Les greffiers se présentent comme des "travailleurs de l'ombre", mais aussi comme des rouages essentiels au bon fonctionnement de la justice et pas uniquement de la justice pénale. "La justice a besoin de nous", résume Karine Payet, greffière au tribunal judiciaire de Bourg-en-Bresse, dans l'Ain. Aujourd'hui, ces professionnels de justice se sentent "méprisés".
Revalorisation, rémunération, conditions de travail
"Nous jouons les intermédiaires entre les avocats, les magistrats, les justiciables, des associations", énumère Karine Payet. "Si nous transmettons une décision fausse, on ne peut pas l'exécuter. Notre travail est capital et notre travail mérite salaire, il mérite une revalorisation, pas seulement indiciaire. (...) Nous ne demandons pas seulement que notre échelon ne soit pas baissé, nous demandons une revalorisation complète," insiste la greffière.
Si les greffiers ont été très sollicités ces derniers jours en raison des émeutes urbaines, leur surcharge de travail n'est pas récente, tout comme le sous-effectif chronique dont souffre la profession depuis quelques années.
Il n'est pas normal que dans certaines juridictions, nous n'ayons plus de ramettes de papier pour pouvoir donner des jugements.
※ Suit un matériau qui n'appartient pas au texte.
File: /design/flow/design.v
`timescale 1ns / 1ps
module motion_detect (
    input  logic        clk,
    input  logic        pclk,
    input  logic        reset,
    input  logic        traffic_light,
    input  logic        frame_done,
    input  logic        car_detection_en,
    input  logic        human_detection_en,
    input  logic [ 2:0] label_data,
    output logic        valid_flow,
    output logic        flow_decision,
    output logic        val_warn_car_tick,
    output logic        warn_car,
    output logic        val_warn_human_tick,
    output logic        warn_human,
    output logic [14:0] test_flow_count
);
    localparam CAR = 3;
    localparam HUMAN = 4;
    localparam FRAME_COUNT = 60;
    localparam FLOW_COUNT_MAX_P_FRAME = 80;
    localparam FLOW_COUNT_MAX = 5;
    localparam CAR_COUNT_MAX = 80;
    localparam HUMAN_COUNT_MAX = 30;
    logic [14:0] frame_cnt;
    logic [14:0] flow_label_tmp;
    logic flow_arrive_threshold;
    logic [14:0] flow_label_cnt;
    logic [14:0] car_label_cnt;
    logic [14:0] human_label_cnt;
    logic val_warn_car;
    logic val_warn_human;
    assign test_flow_count = flow_label_cnt;
    always_ff @(posedge pclk or posedge reset) begin
        if (reset) begin
            frame_cnt <= 0;
        end else if (frame_done) begin
            if (frame_cnt == (FRAME_COUNT - 1)) begin
                frame_cnt <= 0;
            end else begin
                frame_cnt <= frame_cnt + 1;
            end
        end
    end
    always_ff @(posedge pclk or posedge reset) begin
        if (reset) begin
            flow_label_tmp <= 0;
            flow_arrive_threshold <= 0;
        end else if (frame_cnt == (FRAME_COUNT - 1)) begin
            flow_label_tmp <= 0;
            flow_arrive_threshold <= 0;
        end else if (car_detection_en && (label_data == CAR)) begin
            if (flow_label_tmp >= (FLOW_COUNT_MAX_P_FRAME - 1)) begin
                flow_arrive_threshold <= 1;
            end else begin
                flow_label_tmp <= flow_label_tmp + 1;
                flow_arrive_threshold <= 0;
            end
        end
    end
    always_ff @(posedge pclk or posedge reset) begin
        if (reset) begin
            flow_label_cnt <= 0;
        end else if ((frame_cnt == (FRAME_COUNT - 1)) && (flow_arrive_threshold == 1)) begin
            if (flow_label_cnt >= (FLOW_COUNT_MAX - 1)) begin
                flow_label_cnt <= (FLOW_COUNT_MAX - 1);
            end else begin
                flow_label_cnt <= flow_label_cnt + flow_arrive_threshold;
            end
        end else if (!traffic_light) begin
            flow_label_cnt <= 0;
        end
    end
    always_ff @(posedge clk or posedge reset) begin
        if (reset) begin
            flow_decision <= 0;
        end else if (flow_label_cnt == (FLOW_COUNT_MAX - 1)) begin
            flow_decision <= 1;
        end else begin
            flow_decision <= 0;
        end
    end
    logic flow_val_flag;
    always_ff @(posedge clk or posedge reset) begin
        if (reset) begin
            flow_val_flag <= 0;
        end else if (traffic_light) begin
            flow_val_flag <= 0;
        end else if (!flow_val_flag && (!traffic_light)) begin
            flow_val_flag <= 1;
        end
    end
    always_ff @(posedge clk or posedge reset) begin
        if (reset) begin
            valid_flow <= 0;
        end else begin
            valid_flow <= 0;
            if (!flow_val_flag && (!traffic_light)) begin
                valid_flow <= 1;
            end
        end
    end
    always_ff @(posedge pclk or posedge reset) begin
        if (reset) begin
            car_label_cnt <= 0;
        end else if (frame_done) begin
            car_label_cnt <= 0;
        end else if (human_detection_en && (label_data == CAR)) begin
            if (car_label_cnt < (CAR_COUNT_MAX - 1)) begin
                car_label_cnt <= car_label_cnt + 1;
            end
        end
    end
    always_ff @(posedge pclk or posedge reset) begin
        if (reset) begin
            warn_car <= 0;
        end else if (human_detection_en) begin
            if (car_label_cnt == (CAR_COUNT_MAX - 1)) begin
                warn_car <= 1;
            end else begin
                warn_car <= 0;
            end
        end else if (traffic_light) begin
            warn_car <= 0;
        end
    end
    logic val_warn_car_flag;
    always_ff @(posedge clk or posedge reset) begin
        if (reset) begin
            val_warn_car <= 0;
            val_warn_car_flag <= 0;
        end else begin
            val_warn_car <= 0;
            if (!car_label_cnt) begin
                val_warn_car_flag <= 0;
            end
            if(human_detection_en && (car_label_cnt == (CAR_COUNT_MAX - 1)) && !val_warn_car_flag) begin
                val_warn_car <= 1;
                val_warn_car_flag <= 1;
            end
        end
    end
    always_ff @(posedge pclk or posedge reset) begin
        if (reset) begin
            human_label_cnt <= 0;
        end else if (frame_done) begin
            human_label_cnt <= 0;
        end else if (car_detection_en && (label_data == HUMAN)) begin
            if (human_label_cnt < (HUMAN_COUNT_MAX - 1)) begin
                human_label_cnt <= human_label_cnt + 1;
            end
        end
    end
    always_ff @(posedge pclk or posedge reset) begin
        if (reset) begin
            warn_human <= 0;
        end else if (car_detection_en) begin
            if (human_label_cnt == (HUMAN_COUNT_MAX - 1)) begin
                warn_human <= 1;
            end else begin
                warn_human <= 0;
            end
        end else if (!traffic_light) begin
            warn_human <= 0;
        end
    end
    logic val_warn_human_flag;
    always_ff @(posedge clk or posedge reset) begin
        if (reset) begin
            val_warn_human <= 0;
            val_warn_human_flag <= 0;
        end else begin
            val_warn_human <= 0;
            if (!human_label_cnt) begin
                val_warn_human_flag <= 0;
            end
            if(car_detection_en && (human_label_cnt == (HUMAN_COUNT_MAX - 1)) && !val_warn_human_flag) begin
                val_warn_human <= 1;
                val_warn_human_flag <= 1;
            end
        end
    end
    wait_second U_OUT_WARN_CAR (
        .clk(clk),
        .reset(reset),
        .i_tick(val_warn_car),
        .o_tick(val_warn_car_tick)
    );
    wait_second U_OUT_WARN_HUMAN (
        .clk(clk),
        .reset(reset),
        .i_tick(val_warn_human),
        .o_tick(val_warn_human_tick)
    );
endmodule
Il n'est pas normal que l'on ne puisse pas envoyer des convocations ou que les greffiers fassent des heures à outrance sans pouvoir les récupérer ou être rémunérés.
Karine PayetGreffière, tribunal judiciaire de Bourg-en-Bresse
Aujourd'hui, les greffiers, rarement en grève, pointent du doigt, les conditions quotidiennes d'exercice de leur métier. Les personnels réclament des conditions "correctes".
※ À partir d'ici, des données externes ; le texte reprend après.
==> flow/design.v <==
`timescale 1ns / 1ps
module Decision_CrossWalk (
    input  logic       clk,
    input  logic       pclk,
    input  logic       reset,
    input  logic       imgShow,
    input  logic       v_finish,
    input  logic [2:0] label_data,
    input  logic [9:0] x_pixel,
    input  logic [9:0] y_pixel,
    output logic [9:0] x_min_fix,
    output logic [9:0] x_max_fix,
    output logic [9:0] y_min_fix,
    output logic [9:0] y_max_fix,
    input  logic       tr_light_tick,
    input  logic       tr_light,
    output logic [9:0] x_min_traffic,
    output logic [9:0] x_max_traffic,
    output logic [9:0] y_min_traffic,
    output logic [9:0] y_max_traffic,
    output logic       car_detection_en,
    output logic       human_detection_en,
    input  logic       sw_sel,
    output logic       fix_coord_valid
);
    logic       counter_valid;
    logic [9:0] x_min_find;
    logic [9:0] x_max_find;
    logic [9:0] y_min_find;
    logic [9:0] y_max_find;
    logic       find_done;
    logic [9:0] x_min_final;
    logic [9:0] x_max_final;
    logic [9:0] y_min_final;
    logic [9:0] y_max_final;
    logic       o_valid;
    assign fix_coord_valid = o_valid;
    Counter_Crosswalk U_Counter_Crosswalk (
        .pclk      (pclk),           
        .reset     (reset),
        .imgShow   (imgShow),
        .label_data(label_data),
        .valid     (counter_valid)
    );
    find_coord U_find_coord (
        .pclk      (pclk),            
        .reset     (reset),
        .imgShow   (imgShow),
        .valid     (counter_valid),
        .v_finish  (v_finish),
        .label_data(label_data),
        .x_pixel   (x_pixel),
        .y_pixel   (y_pixel),
        .x_min     (x_min_find),
        .x_max     (x_max_find),
        .y_min     (y_min_find),
        .y_max     (y_max_find),
        .done      (find_done)
    );
    final_coord_out U_final_coord_out (
        .clk(clk),
        .pclk(pclk),
        .reset(reset),
        .valid(find_done),
        .v_finish(v_finish),
        .x_min(x_min_find),
        .x_max(x_max_find),
        .y_min(y_min_find),
        .y_max(y_max_find),
        .x_min_final(x_min_final),
        .x_max_final(x_max_final),
        .y_min_final(y_min_final),
        .y_max_final(y_max_final),
        .coord_valid(coord_valid)
    );
    switch_sel_coord U_switch_sel_coord (
        .clk(clk),
        .reset(reset),
        .sw_sel(sw_sel),
        .valid(coord_valid),
        .x_min(x_min_final),
        .x_max(x_max_final),
        .y_min(y_min_final),
        .y_max(y_max_final),
        .x_min_fix(x_min_fix),
        .x_max_fix(x_max_fix),
        .y_min_fix(y_min_fix),
        .y_max_fix(y_max_fix),
        .o_valid(o_valid)
    );
    detection_cnt_en U_detection_cnt_en (
        .clk(clk),
        .reset(reset),
        .tr_light_tick(tr_light_tick),
        .tr_light(tr_light),
        .x_pixel(x_pixel),
        .y_pixel(y_pixel),
        .x_min(x_min_fix),
        .x_max(x_max_fix),
        .y_min(y_min_fix),
        .y_max(y_max_fix),
        .x_min_traffic(x_min_traffic),
        .x_max_traffic(x_max_traffic),
        .y_min_traffic(y_min_traffic),
        .y_max_traffic(y_max_traffic),
        .car_detection_en(car_detection_en),
        .human_detection_en(human_detection_en)
    );
endmodule
module Counter_Crosswalk (
    input  logic       pclk,         
    input  logic       reset,
    input  logic       imgShow,
    input  logic [2:0] label_data,
    output logic       valid
);
    localparam THRESHOLD_CROSSWALKLABEL = 85;
    localparam CROSSWALK = 1;
    logic [8:0] cw_label_count;
    logic decision;
    always_ff @(posedge pclk or posedge reset) begin
        if (reset) begin
            cw_label_count <= 0;
        end else begin
            if (imgShow) begin
                if (label_data == CROSSWALK) begin
                    cw_label_count <= cw_label_count + 1;
                end
            end else begin
                cw_label_count <= 0;
            end
        end
    end
    always_ff @(posedge pclk or posedge reset) begin
        if (reset) begin
            decision <= 0;
            valid <= 0;
        end else if (!imgShow) begin
            decision <= 0;
            valid <= decision;
        end else if (cw_label_count >= THRESHOLD_CROSSWALKLABEL) begin
            decision <= 1;
        end
    end
endmodule
module find_coord (
    input  logic       pclk,         
    input  logic       reset,
    input  logic       imgShow,
    input  logic       valid,
    input  logic       v_finish,
    input  logic [2:0] label_data,
    input  logic [9:0] x_pixel,
    input  logic [9:0] y_pixel,
    output logic [9:0] x_min,
    output logic [9:0] x_max,
    output logic [9:0] y_min,
    output logic [9:0] y_max,
    output logic       done
);
    localparam CROSSWALK = 1;
    logic find_crosswalk;
    logic first_catch_xy;
    logic first_val_line;
    logic [9:0] x_min_tmp, y_min_tmp;
    logic [9:0] x_min_final, y_min_final;
    logic [9:0] x_max_tmp, y_max_tmp;
    logic [9:0] x_max_final, y_max_final;
    assign find_crosswalk = (imgShow && (label_data == CROSSWALK)) ? 1 : 0;
    assign x_min = x_min_final;
    assign y_min = y_min_final;
    assign x_max = x_max_final;
    assign y_max = y_max_final;
    always_ff @(posedge pclk or posedge reset) begin
        if (reset) begin
            first_catch_xy <= 0;
            x_min_tmp <= 0;
            y_min_tmp <= 0;
        end else if (!first_catch_xy && find_crosswalk) begin
            first_catch_xy <= 1;
            x_min_tmp <= x_pixel;
            y_min_tmp <= y_pixel;
        end else if (!imgShow) begin
            first_catch_xy <= 0;
        end
    end
    always_ff @(posedge pclk or posedge reset) begin
        if (reset) begin
            first_val_line <= 0;
            x_min_final    <= 0;
            y_min_final    <= 0;
        end else if (!first_val_line && valid) begin
            first_val_line <= 1;
            x_min_final    <= x_min_tmp;
            y_min_final    <= y_min_tmp;
        end else if (v_finish) begin
            first_val_line <= 0;
        end
    end
    always_ff @(posedge pclk or posedge reset) begin
        if (reset) begin
            x_max_tmp <= 0;
            y_max_tmp <= 0;
        end else if (find_crosswalk) begin
            x_max_tmp <= x_pixel;
            y_max_tmp <= y_pixel;
        end
    end
    always_ff @(posedge pclk or posedge reset) begin
        if (reset) begin
            x_max_final <= 0;
            y_max_final <= 0;
        end else if (valid) begin
            if (y_max_final <= y_max_tmp) begin
                x_max_final <= x_max_tmp;
                y_max_final <= y_max_tmp;
            end
        end else if (done) begin
            x_max_final <= 0;
            y_max_final <= 0;
        end
    end
    always_ff @(posedge pclk or posedge reset) begin
        if (reset) begin
            done <= 0;
        end else if (v_finish) begin
            done <= 1;
        end else begin
            done <= 0;
        end
    end
endmodule
module final_coord_out (
    input  logic       clk,
    input  logic       pclk,
    input  logic       reset,
    input  logic       valid,
    input  logic       v_finish,
    input  logic [9:0] x_min,
    input  logic [9:0] x_max,
    input  logic [9:0] y_min,
    input  logic [9:0] y_max,
    output logic [9:0] x_min_final,
    output logic [9:0] x_max_final,
    output logic [9:0] y_min_final,
    output logic [9:0] y_max_final,
    output logic       coord_valid
);
    localparam FRAME_MAX = 90;
    logic [6:0] frame_cnt;
    logic [9:0] x_min_tmp, y_min_tmp, x_max_tmp, y_max_tmp;
    always_ff @(posedge pclk or posedge reset) begin
        if (reset) begin
            frame_cnt <= 0;
        end else if (v_finish) begin
            if (frame_cnt == (FRAME_MAX - 1)) begin
                frame_cnt <= 0;
            end else begin
                frame_cnt <= frame_cnt + 1;
            end
        end
    end
    always_ff @(posedge pclk or posedge reset) begin
        if (reset) begin
            x_min_tmp <= 0;
            y_min_tmp <= 0;
            x_max_tmp <= 0;
            y_max_tmp <= 0;
        end else if (valid) begin
            if (frame_cnt == (FRAME_MAX - 2)) begin
                x_min_tmp <= x_min;
                y_min_tmp <= y_min;
                x_max_tmp <= x_max;
                y_max_tmp <= y_max;
            end
        end
    end
    always_ff @(posedge pclk or posedge reset) begin
        if (reset) begin
            x_min_final <= 0;
            x_max_final <= 0;
            y_min_final <= 0;
            y_max_final <= 0;
        end else if (frame_cnt == (FRAME_MAX - 1)) begin
            x_min_final <= x_min_tmp;
            x_max_final <= x_max_tmp;
            y_min_final <= y_min_tmp;
            y_max_final <= y_max_tmp;
        end
    end
    logic coord_valid_flag;
    always_ff @(posedge clk or posedge reset) begin
        if (reset) begin
            coord_valid_flag <= 0;
            coord_valid <= 0;
        end else if (frame_cnt == (FRAME_MAX - 1)) begin
            if (!coord_valid_flag) begin
                coord_valid_flag <= 1;
                coord_valid <= 1;
            end else begin
                coord_valid <= 0;
            end
        end else begin
            coord_valid_flag <= 0;
            coord_valid <= 0;
        end
    end
endmodule
module switch_sel_coord (
    input  logic       clk,
    input  logic       reset,
    input  logic       sw_sel,
    input  logic       valid,
    input  logic [9:0] x_min,
    input  logic [9:0] x_max,
    input  logic [9:0] y_min,
    input  logic [9:0] y_max,
    output logic       o_valid,
    output logic [9:0] x_min_fix,
    output logic [9:0] x_max_fix,
    output logic [9:0] y_min_fix,
    output logic [9:0] y_max_fix
);
    always_ff @(posedge clk or posedge reset) begin : blockName
        if (reset) begin
            x_min_fix <= 0;
            x_max_fix <= 0;
            y_min_fix <= 0;
            y_max_fix <= 0;
        end else if (sw_sel) begin
            x_min_fix <= x_min_fix;
            x_max_fix <= x_max_fix;
            y_min_fix <= y_min_fix;
            y_max_fix <= y_max_fix;
        end else begin
            x_min_fix <= x_min;
            x_max_fix <= x_max;
            y_min_fix <= y_min;
            y_max_fix <= y_max;
        end
    end
    logic val_flag;
    always_ff @(posedge clk or posedge reset) begin
        if (reset) begin
            o_valid <= 0;
        end else if (sw_sel && !val_flag) begin
            val_flag <= 1;
            o_valid  <= 1;
        end else if (!sw_sel) begin
            val_flag <= 0;
        end else begin
            o_valid <= 0;
        end
    end
endmodule
module detection_cnt_en (
    input logic clk,
    input logic reset,
    input logic tr_light_tick,
    input logic tr_light,
    input logic [9:0] x_pixel,
    input logic [9:0] y_pixel,
    input logic [9:0] x_min,
    input logic [9:0] x_max,
    input logic [9:0] y_min,
    input logic [9:0] y_max,
    output logic [9:0] x_min_traffic,
    output logic [9:0] x_max_traffic,
    output logic [9:0] y_min_traffic,
    output logic [9:0] y_max_traffic,
    output logic car_detection_en,
    output logic human_detection_en
);
    always_ff @(posedge clk or posedge reset) begin
        if (reset) begin
            x_min_traffic <= 0;
            x_max_traffic <= 0;
            y_min_traffic <= 0;
            y_max_traffic <= 0;
        end else if (tr_light_tick) begin
            x_min_traffic <= x_min;
            x_max_traffic <= x_max;
            y_min_traffic <= y_min;
            y_max_traffic <= y_max;
        end
    end
    assign car_detection_en = (tr_light) && (x_pixel >= x_min_traffic) && (x_pixel <= x_max_traffic) && (y_pixel >= y_min_traffic) && (y_pixel <= y_max_traffic);
    assign human_detection_en = (!tr_light) && (x_pixel >= x_min_traffic) && (x_pixel <= x_max_traffic) && (y_pixel >= y_min_traffic) && (y_pixel <= y_max_traffic);
endmodule
==> flow/run.sh <==
#!/bin/bash
# OpenROAD 26Q1-2900-gdf79404cd8, Yosys 0.63+post, stock flow scripts
make -C /OpenROAD-flow-scripts/flow DESIGN_CONFIG=/design/flow/config.mk WORK_HOME=/design/flow/orfs finish
==> flow/config.mk <==
export PLATFORM = sky130hd
export DESIGN_NAME = Decision_CrossWalk
export DESIGN_NICKNAME = Decision_CrossWalk
export VERILOG_FILES = /design/flow/design.v
export SDC_FILE = /design/flow/constraint.sdc
export NUM_CORES = 4
export LEC_CHECK = 1
export CORE_UTILIZATION = 30
==> flow/constraint.sdc <==
current_design Decision_CrossWalk

set clk_period 4.1
set clk_io_pct 0.2

create_clock -name clk0 -period $clk_period [get_ports {clk}]
create_clock -name clk1 -period $clk_period [get_ports {pclk}]

set non_clock_inputs [all_inputs -no_clocks]
set_input_delay [expr $clk_period * $clk_io_pct] -clock clk0 $non_clock_inputs
set_output_delay [expr $clk_period * $clk_io_pct] -clock clk0 [all_outputs]
==> Changelog: implementation <==
### Physical design

* Layout cell share with drive strength beyond 1 at 0.275
* Reg power frac at 0.493
* Vias at 6950
* Critical Path RT at 3.28 ns
* Crit path cell chain: clkdlybuf4s50_1 > ha_1 > a211oi_2 > nor2_1 > o41a_1 > a2111oi_4 > clkdlybuf4s50_1
* Post-Route WL at 26300 um
* # Max-Cap Violations at 0
* RePlAce Congestion at 0.866
* Worst vdd ir at 0.000321 V
* Met2 WL at 11700 um
* EDFF count, synth at 1
* Synth Flop Type: dfrtp_1
* Skew final at 0.0114 ns
* Final setup vio count at 0
* Pre-Repair DR Iteration Count at 4
* Post-synth seq share at 0.586
* Number of I/O port buffers at 112
* Sink Count at 263
* Layout fillers at 3425
* Setup CP Type: input pin to output pin
* Asr flop ratio synth at 0.996
* Syn avg cell area at 13.1 um^2
* Status: finished clean
* Drt initial violations at 307
* I/O pin cnt at 114
* Critical Path Max Stage Delay at 0.53 ns
* Antenna violations before repair at 5
* Critical path fanouts, max at 2
* Cell Pwr Density at 405 nW/um^2
* Clk slew on worst S/H paths at 0.07 ns
* FP Rows at 70
* Hold Path Depth at 2
* Synth Instances at 857
* Max_slew headroom at 0.533
* Core box area at 36700 um^2
* DRC viols at 0
* Largest net degree at the start of global routing at 121
* Combinational Power Share at 0.073
* Die area at 38200 um^2
* Ys cells at 857
* Gr usage total at 0.149
* Hold Vio Cnt, Final at 0
* Antenna cells at 0
* Top cell excl fill/tap: dfrtp_1
* Psw at 1.48 mW
* Unrepaired setup endpoints after global routing: no
* Grt ovf at 0
* Setup WS pre-CTS at -0.362 ns
* Layout area overhead at 25.4%
* Remaining antenna violation count after routing at 0
* Global-route wire length before repair at 41900 um
* Die width at 196 um
* Chip area line of the yosys report at 11200 um^2
* OpenROAD warning count at 32
* Most common cell on crit path: clkdlybuf4s50_1
* Int Pwr at 4.23 mW
* CTS tree: yes
* Mapped Area at 11200 um^2
* Setup ws final at 0.0715 ns
* Hpwl dp at 18400 um
* R2r worst-path depth at 5
* Slew Viols, Final at 0
* Switch share at 0.259
* Leakage at 6.62 nW
* #FFs+latches synth at 263
* Synth warnings at 6
* FF+latch area at 6590 um^2
* Die Ht at 196 um
* Worst-margin pin slew at 0.691 ns
* Most frequent cells in the layout: 262 x dfrtp_1, 175 x mux2_2, 104 x clkdlybuf4s50_1
* Highest routed metal layer: met5
* Critical Path AT at 3.21 ns
* CP Launch Type: input pin
* Clk pwr share at 0.434
* Slowest cell on crit path: o41a_1
* Dpl cells at 1439
* Hold crit path type: register to register
* DR vias/cell at 4.67
* WL met3 at 1820 um
* Netlist cell types at 47
* Per-cell routed wire length at 17.6 um
* Number of global-route vias before repair at 7042
* Setup slack, reg-to-reg at 1.52 ns
* Crit end category: output pin
* Logic area at 4360 um^2
* Met1 wire length at 12300 um
* Floorplan Utilization at 0.306
* Final std cells w/o fill at 1489
==> power groups by stage <==
| stage | Clock (mW) | Sequential, mW | Combinational [mW] |
|---|---|---|---|
| final | 2.48 | 2.82 | 0.417 |
| after global routing | 2.65 | 2.84 | 0.473 |
| after CTS | 2.54 | 2.82 | 0.423 |
==> synthesized netlist by cell type, types with 2 or more instances <==
cell	number	area share
dfrtp_1	262	0.58
a21o_1	8	0.0053
mux2_2	175	0.18
nor2_1	6	0.0020
clkbuf_1	16	0.0053
xor2_1	6	0.0047
and2_1	30	0.017
inv_1	58	0.019
nand3_1	13	0.0058
o21ai_0	54	0.024
buf_6	2	0.0020
nand2b_1	3	0.0017
ha_1	55	0.061
a21oi_1	21	0.0094
buf_2	9	0.0040
nand2_1	55	0.018
a221o_1	21	0.019
buf_1	6	0.0020
and4_1	3	0.0023
o21a_1	3	0.0020
nor3_1	4	0.0018
o211ai_1	2	0.0013
a2111oi_0	2	0.0016
buf_4	2	0.0013
nor2b_1	3	0.0017
xnor2_1	6	0.0047
and3_1	2	0.0011
nand4_1	11	0.0061
==> cell families (layout without fill, tap and decap cells) <==
family / after synthesis / count (layout) / share of synthesized area
flip-flops: 263 / 263 / 0.586
multiplexers: 175 / 175 / 0.175
AND/OR/NAND/NOR: 135 / 135 / 0.0616
AND-OR/OR-AND: 124 / 124 / 0.0724
buffers and inverters: 93 / 257 / 0.0341
adder cells (fa/ha/maj): 55 / 55 / 0.0612
XOR/XNOR: 12 / 12 / 0.00935
==> final cells by class <==
type	instances	share of cell area
clock inverters	21	0.0168
flip-flops and latches	263	0.467
multi-input cells	501	0.309
clock buffers	27	0.0472
well taps	468	0.0416
inverters	58	0.0157
repair buffers	151	0.102
==> worst max-delay path: cells and delay by family <==
family	cells	cell delay, ns
AOI/OAI and AO/OA	3	1.00
adders and majority gates	1	0.32
buffers and inverters	2	0.95
and+or+nand+nor	1	0.10
==> stage by stage <==
step | setup TNS [ns] | hold slack [ns] | power [mW] | util | cell area (um^2)
6_report | 0 | 0.482 | 5.71 | 0.384 | 14100
5_1_grt | 0 | 0.508 | 5.96 | 0.384 | 14100
4_1_cts | 0 | 0.493 | 5.78 | 0.383 | 14000
3_5_place_dp | -0.701 | 0.476 | 3.28 | 0.357 | 13100
3_3_place_gp | -0.690 | 0.471 | 3.27 | 0.357 | 13100
2_1_floorplan | -45.99 | 0.430 | 3.12 | - | 11200
==> final timing paths <==
| path | startpoint | end |
|---|---|---|
| worst max-delay path | y_pixel[7] | car_detection_en |
| worst min-delay path | U_final_coord_out.y_max_tmp[0] | U_final_coord_out.y_max_tmp[0] |
| worst max register to register | U_final_coord_out.frame_cnt[3] | U_final_coord_out.y_min_tmp[1] |
| worst min register to register | U_final_coord_out.y_max_tmp[0] | U_final_coord_out.y_max_tmp[0] |
| max in group clk1 | U_final_coord_out.frame_cnt[3] | U_final_coord_out.y_min_tmp[1] |
| max in group asynchronous | reset | U_detection_cnt_en.y_max_traffic[5] |
| min in group clk0 | U_switch_sel_coord.o_valid | U_switch_sel_coord.o_valid |
| min in group asynchronous | reset | U_final_coord_out.x_max_final[6] |
==> layer usage <==
metal	GRT usage	vias to the layer above
li1	-	3308
met1	0.224	3455
met2	0.220	147
met3	0.0516	30
met4	0.0166	10
met5	0	-
==> what timing repair did <==
action,4_1_cts,5_1_grt
setup endpoints to repair,2,2
hold buffers,0,0
pin swaps,5,5
gates resized,11,8
setup buffers,1,1
No activity file was given, so power comes from the tool's default toggle rates.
Une nouvelle grille qui ne passe pas
La venue du ministre de la Justice, Eric Dupont-Moretti, la semaine dernière à Lyon ne les avait pas convaincus. Le garde des Sceaux était venu installer le premier comité des usagers du tribunal. Les greffiers lui avaient alors ostensiblement tourné le dos, en signe de protestation contre un projet de revalorisation indiciaire.
Avec la nouvelle grille salariale, établie par le ministre de la Justice, les greffiers perdent plusieurs années d’ancienneté. "Quand on rentre dans ces professions, c'est par idéalisme (...) une nouvelle grille les fait reculer qui leur fait perdre des années d'ancienneté. Ce n'est pas admissible", déplore Olivier Nagabbo.
Quant à Stéphanie Planchet, elle a du mal à cacher son émotion. Greffière au tribunal judiciaire de Bourg-en-Bresse depuis 1997, elle affirme aimer toujours autant son métier. "Mais je suis très déçue", lâche-t-elle, au bord des larmes.
Le mouvement est reconduit ce mardi 4 juillet.